How to Buy Nike (NKE) Stock – Forbes Advisor Canada

Perhaps best known for their iconic sneakers, Nike is a manufacturing powerhouse that makes almost every type of athletic gear and apparel you can dream of. That’s led to impressive financial numbers: In fiscal 2021, Nike’s revenue grew 19% to a whopping $57.3 billion ($44.5 billion).

Shareholders were also on the receiving end of the financial success. In the 20-year period from January 2001 to January 2021, Nike’s stock price rose about 2,000% — from $8.73 ($6.77) to over $180 ($140) per share. But investors with a short-term perspective were also able to ride the rise of the swoosh.
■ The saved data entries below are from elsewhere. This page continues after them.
File: src/rtl/can_bt_pkg.sv
package can_bt_pkg;
  typedef enum logic [1:0] {PH_SYNC, PH_SEG1, PH_SEG2} phase_e;

  typedef struct packed {
    logic       triple;
    logic [2:0] seg2;
    logic [3:0] seg1;
  } bt_reg_t;

  localparam int SEG1_MIN = 2;
  localparam int SEG2_MIN = 1;
  localparam int SUM_MIN  = 5;
  localparam int EXTRA_TQ = 2;
  localparam int VOTES    = 3;
endpackage

File: src/rtl/can_bt_cfg.sv
module can_bt_cfg
  import can_bt_pkg::*;
#(
  parameter int CNT_W = 5
) (
  input  logic             clk_i,
  input  logic             rst_ni,
  input  logic             cfg_en_i,
  input  logic             cfg_we_i,
  input  logic [7:0]       cfg_wdata_i,
  output logic             run_o,
  output logic             triple_o,
  output logic [CNT_W-1:0] seg1_len_o,
  output logic [CNT_W-1:0] seg2_len_o
);
  bt_reg_t reg_q;
  int      p1, p2;

  always_ff @(posedge clk_i or negedge rst_ni) begin
    if (!rst_ni) reg_q <= '0;
    else if (cfg_we_i && cfg_en_i) reg_q <= bt_reg_t'(cfg_wdata_i);
  end

  // clamp to the legal range, then enforce the minimum bit length
  always_comb begin
    p1 = int'(reg_q.seg1);
    p2 = int'(reg_q.seg2);
    if (p1 < SEG1_MIN) p1 = SEG1_MIN;
    if (p2 < SEG2_MIN) p2 = SEG2_MIN;
    if (p1 + p2 < SUM_MIN) p1 = SUM_MIN - p2;
  end

  assign run_o      = (reg_q.seg1 != '0) || (reg_q.seg2 != '0);
  assign triple_o   = reg_q.triple;
  assign seg1_len_o = CNT_W'(p1 + 1 + (reg_q.triple ? EXTRA_TQ : 0));
  assign seg2_len_o = CNT_W'(p2 + 1);


  p_locked_write_r1: assert property (@(posedge clk_i) disable iff (!rst_ni)
    (cfg_we_i && !cfg_en_i) |=> $stable(reg_q));

  p_min_bit_r6: assert property (@(posedge clk_i) disable iff (!rst_ni)
    run_o |-> (32'(seg1_len_o) + 32'(seg2_len_o) + 1 >= 8));
endmodule

File: src/rtl/can_bt_seq.sv
module can_bt_seq
  import can_bt_pkg::*;
#(
  parameter int CNT_W = 5,
  parameter int NVOTE = 3
) (
  input  logic             clk_i,
  input  logic             rst_ni,
  input  logic             tq_tick_i,
  input  logic             run_i,
  input  logic             rx_i,
  input  logic             bus_idle_i,
  input  logic             triple_i,
  input  logic [CNT_W-1:0] seg1_len_i,
  input  logic [CNT_W-1:0] seg2_len_i,
  output logic             win_o,
  output logic             last_o,
  output logic             tx_o
);
  phase_e           phase_q;
  logic [CNT_W-1:0] cnt_q;
  logic             rx_q;
  logic             hsync, step;
  logic [CNT_W-1:0] win_start;
  logic             seg1_end, seg2_end;

  assign hsync     = run_i && bus_idle_i && rx_q && !rx_i;
  assign step      = run_i && tq_tick_i && !hsync;
  assign win_start = seg1_len_i - CNT_W'(triple_i ? NVOTE : 1);
  assign seg1_end  = cnt_q >= seg1_len_i - CNT_W'(1);
  assign seg2_end  = cnt_q >= seg2_len_i - CNT_W'(1);

  assign win_o  = step && (phase_q == PH_SEG1) && (cnt_q >= win_start);
  assign last_o = step && (phase_q == PH_SEG1) && seg1_end;
  assign tx_o   = step && (phase_q == PH_SEG2) && seg2_end;

  always_ff @(posedge clk_i or negedge rst_ni) begin
    if (!rst_ni) rx_q <= 1'b1;
    else         rx_q <= rx_i;
  end

  always_ff @(posedge clk_i or negedge rst_ni) begin
    if (!rst_ni) begin
      phase_q <= PH_SYNC;
      cnt_q   <= '0;
    end else if (!run_i || hsync) begin
      phase_q <= PH_SYNC;
      cnt_q   <= '0;
    end else if (tq_tick_i) begin
      unique case (phase_q)
        PH_SYNC: begin
          phase_q <= PH_SEG1;
          cnt_q   <= '0;
        end
        PH_SEG1: begin
          if (seg1_end) begin
            phase_q <= PH_SEG2;
            cnt_q   <= '0;
          end else cnt_q <= cnt_q + CNT_W'(1);
        end
        PH_SEG2: begin
          if (seg2_end) begin
            phase_q <= PH_SYNC;
            cnt_q   <= '0;
          end else cnt_q <= cnt_q + CNT_W'(1);
        end
        default: begin
          phase_q <= PH_SYNC;
          cnt_q   <= '0;
        end
      endcase
    end
  end


  p_sync_after_tx_r3: assert property (@(posedge clk_i) disable iff (!rst_ni)
    tx_o |=> (phase_q == PH_SYNC));

  p_seg2_after_sample_r4: assert property (@(posedge clk_i) disable iff (!rst_ni)
    last_o |=> (phase_q == PH_SEG2 || !run_i));

  p_halt_quiet_r2: assert property (@(posedge clk_i) disable iff (!rst_ni)
    !run_i |-> (!last_o && !tx_o && !win_o));
endmodule
==> src/rtl/rstseq_ctrl.sv <==
`timescale 1ns/1ps
module rstseq_ctrl
   import rstseq_pkg::*;
#(
   parameter int unsigned HOLD_CYCLES = 18,
   parameter int unsigned REL_DELAY   = 6
) (
   input  logic clk,
   input  logic rst_n,
   input  logic full_hit,
   input  logic smr_hit,
   input  logic ext_hi,
   input  logic pad_busy,
   input  logic pad_ending,
   output logic rst_active,
   output logic keep_cfg,
   output logic fetch_go
);

   localparam int unsigned HW = cnt_w(HOLD_CYCLES);
   localparam int unsigned RW = cnt_w(REL_DELAY);
   localparam logic [HW-1:0] HOLD_LAST = HW'(HOLD_CYCLES - 1);
   localparam logic [RW-1:0] REL_LAST  = RW'(REL_DELAY - 1);

   seq_state_t    state_q;
   logic [HW-1:0] hold_q;
   logic [RW-1:0] rel_q;
   logic          keep_q;
   logic          any_hit;
   logic          hold_done;
   logic          may_release;

   assign any_hit     = full_hit | smr_hit;
   assign hold_done   = (hold_q == HOLD_LAST);
   assign may_release = hold_done & ext_hi & pad_ending;

   always_ff @(posedge clk or negedge rst_n) begin
      if (!rst_n) begin
         state_q <= SEQ_HOLD;
         hold_q  <= '0;
         rel_q   <= '0;
         keep_q  <= 1'b0;
      end else if (any_hit) begin
         state_q <= SEQ_HOLD;
         hold_q  <= '0;
         // a full cause always clears; inside a running reset the old flag survives only if set
         keep_q  <= ~full_hit & ((state_q == SEQ_HOLD) ? keep_q : 1'b1);
      end else begin
         unique case (state_q)
            SEQ_HOLD: begin
               if (may_release) begin
                  state_q <= SEQ_WAIT;
                  rel_q   <= '0;
                  keep_q  <= 1'b0;
               end else if (!hold_done) begin
                  hold_q <= hold_q + 1'b1;
               end
            end
            SEQ_WAIT: begin
               if (rel_q == REL_LAST) state_q <= SEQ_FETCH;
               else                   rel_q   <= rel_q + 1'b1;
            end
            SEQ_FETCH: state_q <= SEQ_RUN;
            default: ;
         endcase
      end
   end

   assign rst_active = (state_q == SEQ_HOLD);
   assign fetch_go   = (state_q == SEQ_FETCH);
   assign keep_cfg   = keep_q;

   // reset only ends when the synchronized pad was high
   assert_release_pad_high_R3: assert property (@(posedge clk) disable iff (!rst_n)
      $fell(rst_active) |-> $past(ext_hi));

   // reset never ends while the pad is still pulled low
   assert_release_after_pad_R4: assert property (@(posedge clk) disable iff (!rst_n)
      $fell(rst_active) |-> !pad_busy);

   // the start pulse lasts a single cycle
   assert_fetch_single_R7: assert property (@(posedge clk) disable iff (!rst_n)
      fetch_go |=> !fetch_go);

   // the keep flag only accompanies an active reset
   assert_keep_in_reset_R8: assert property (@(posedge clk) disable iff (!rst_n)
      keep_cfg |-> rst_active);

endmodule
[src/rtl/nec_rx_tick.sv]
module nec_rx_tick #(
  parameter int unsigned CLK_PER_US = 10
) (
  input  logic clk,
  input  logic rst_n,
  output logic tick_o
);

  generate
    if (CLK_PER_US <= 1) begin : g_passthru
      logic run_q;
      always_ff @(posedge clk or negedge rst_n) begin
        if (!rst_n) run_q <= 1'b0;
        else        run_q <= 1'b1;
      end
      assign tick_o = run_q;
    end else begin : g_div
      localparam int unsigned DIV_W = $clog2(CLK_PER_US);
      localparam logic [DIV_W-1:0] DIV_LAST = DIV_W'(CLK_PER_US - 1);
      logic [DIV_W-1:0] div_q, div_d;
      logic             wrap;

      assign wrap = (div_q == DIV_LAST);

      always_comb begin
        div_d = wrap ? '0 : div_q + 1'b1;
      end

      always_ff @(posedge clk or negedge rst_n) begin
        if (!rst_n) div_q <= '0;
        else        div_q <= div_d;
      end

      assign tick_o = wrap;

      // one tick per CLK_PER_US cycles, never two in a row
      assert_tick_spacing_R1: assert property (@(posedge clk) disable iff (!rst_n)
        tick_o |=> !tick_o);
    end
  endgenerate

endmodule

[src/rtl/nec_rx_timer.sv]
module nec_rx_timer #(
  parameter int unsigned CNT_W   = 12,
  parameter int unsigned CNT_SAT = 4000
) (
  input  logic             clk,
  input  logic             rst_n,
  input  logic             tick_i,
  input  logic             fall_i,
  input  logic             rise_i,
  output logic [CNT_W-1:0] seg_o,
  output logic [CNT_W-1:0] per_o
);

  localparam logic [CNT_W-1:0] SAT = CNT_W'(CNT_SAT);

  logic [CNT_W-1:0] seg_q, seg_d;
  logic [CNT_W-1:0] per_q, per_d;
  logic             seg_clr;

  assign seg_clr = fall_i | rise_i;

  // seg: time since last edge of either kind; per: time since last falling edge
  always_comb begin
    seg_d = seg_q;
    per_d = per_q;
    if (seg_clr)                    seg_d = '0;
    else if (tick_i && seg_q != SAT) seg_d = seg_q + 1'b1;
    if (fall_i)                     per_d = '0;
    else if (tick_i && per_q != SAT) per_d = per_q + 1'b1;
  end

  always_ff @(posedge clk or negedge rst_n) begin
    if (!rst_n) begin
      seg_q <= '0;
      per_q <= '0;
    end else begin
      seg_q <= seg_d;
      per_q <= per_d;
    end
  end

  assign seg_o = seg_q;
  assign per_o = per_q;

  // the interval counter never wraps back to a small value without an edge
  assert_seg_no_wrap_R8: assert property (@(posedge clk) disable iff (!rst_n)
    (!$past(fall_i) && !$past(rise_i)) |-> (seg_q >= $past(seg_q)));

endmodule

[src/rtl/nec_rx_shift.sv]
module nec_rx_shift #(
  parameter int unsigned WORD_W = 32
) (
  input  logic              clk,
  input  logic              rst_n,
  input  logic              clr_i,
  input  logic              shift_i,
  input  logic              bit_i,
  output logic [WORD_W-1:0] word_next_o,
  output logic              last_o
);

  localparam int unsigned    CNT_W    = $clog2(WORD_W + 1);
  localparam logic [CNT_W-1:0] CNT_LAST = CNT_W'(WORD_W - 1);

  logic [WORD_W-1:0] word_q, word_d;
  logic [CNT_W-1:0]  cnt_q, cnt_d;

  // LSB first: new bits enter at the top and move down
  assign word_next_o = {bit_i, word_q[WORD_W-1:1]};
  assign last_o      = (cnt_q == CNT_LAST);

  always_comb begin
    word_d = word_q;
    cnt_d  = cnt_q;
    if (clr_i) begin
      word_d = '0;
      cnt_d  = '0;
    end else if (shift_i) begin
      word_d = word_next_o;
      cnt_d  = cnt_q + 1'b1;
    end
  end

  always_ff @(posedge clk or negedge rst_n) begin
    if (!rst_n) begin
      word_q <= '0;
      cnt_q  <= '0;
    end else begin
      word_q <= word_d;
      cnt_q  <= cnt_d;
    end
  end

  // bit count only steps by one or restarts at zero
  assert_count_step_R6: assert property (@(posedge clk) disable iff (!rst_n)
    (cnt_q != $past(cnt_q)) |-> ((cnt_q == $past(cnt_q) + 1'b1) || (cnt_q == '0)));

endmodule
From early January 2019 to January 2022, Nike’s price had increased by over 80%.

If all of this inspires you to apply Nike’s “Just do it” slogan to your investments, here’s how to buy Nike stock.

How to buy Nike (NKE) stock.

1. Choose a brokerage

To buy Nike stock, you need a brokerage account. If you don’t already have one, you need to open one – ideally with a firm with no trading fees and low minimum investment requirements. To speed up your search process, check out our list of the best online brokers and best investment apps.

You should also consider your financial goals. If you want to invest for retirement, choose a Registered Retirement Savings (RRSP). These types of accounts are tax-exempt for retirement savings because they aren’t taxed until you withdraw the money, either at age 71 when you start receiving payments from an RRSP that’s invested in a Registered Retirement Income Fund (RRIF), or if you withdraw the money before that age.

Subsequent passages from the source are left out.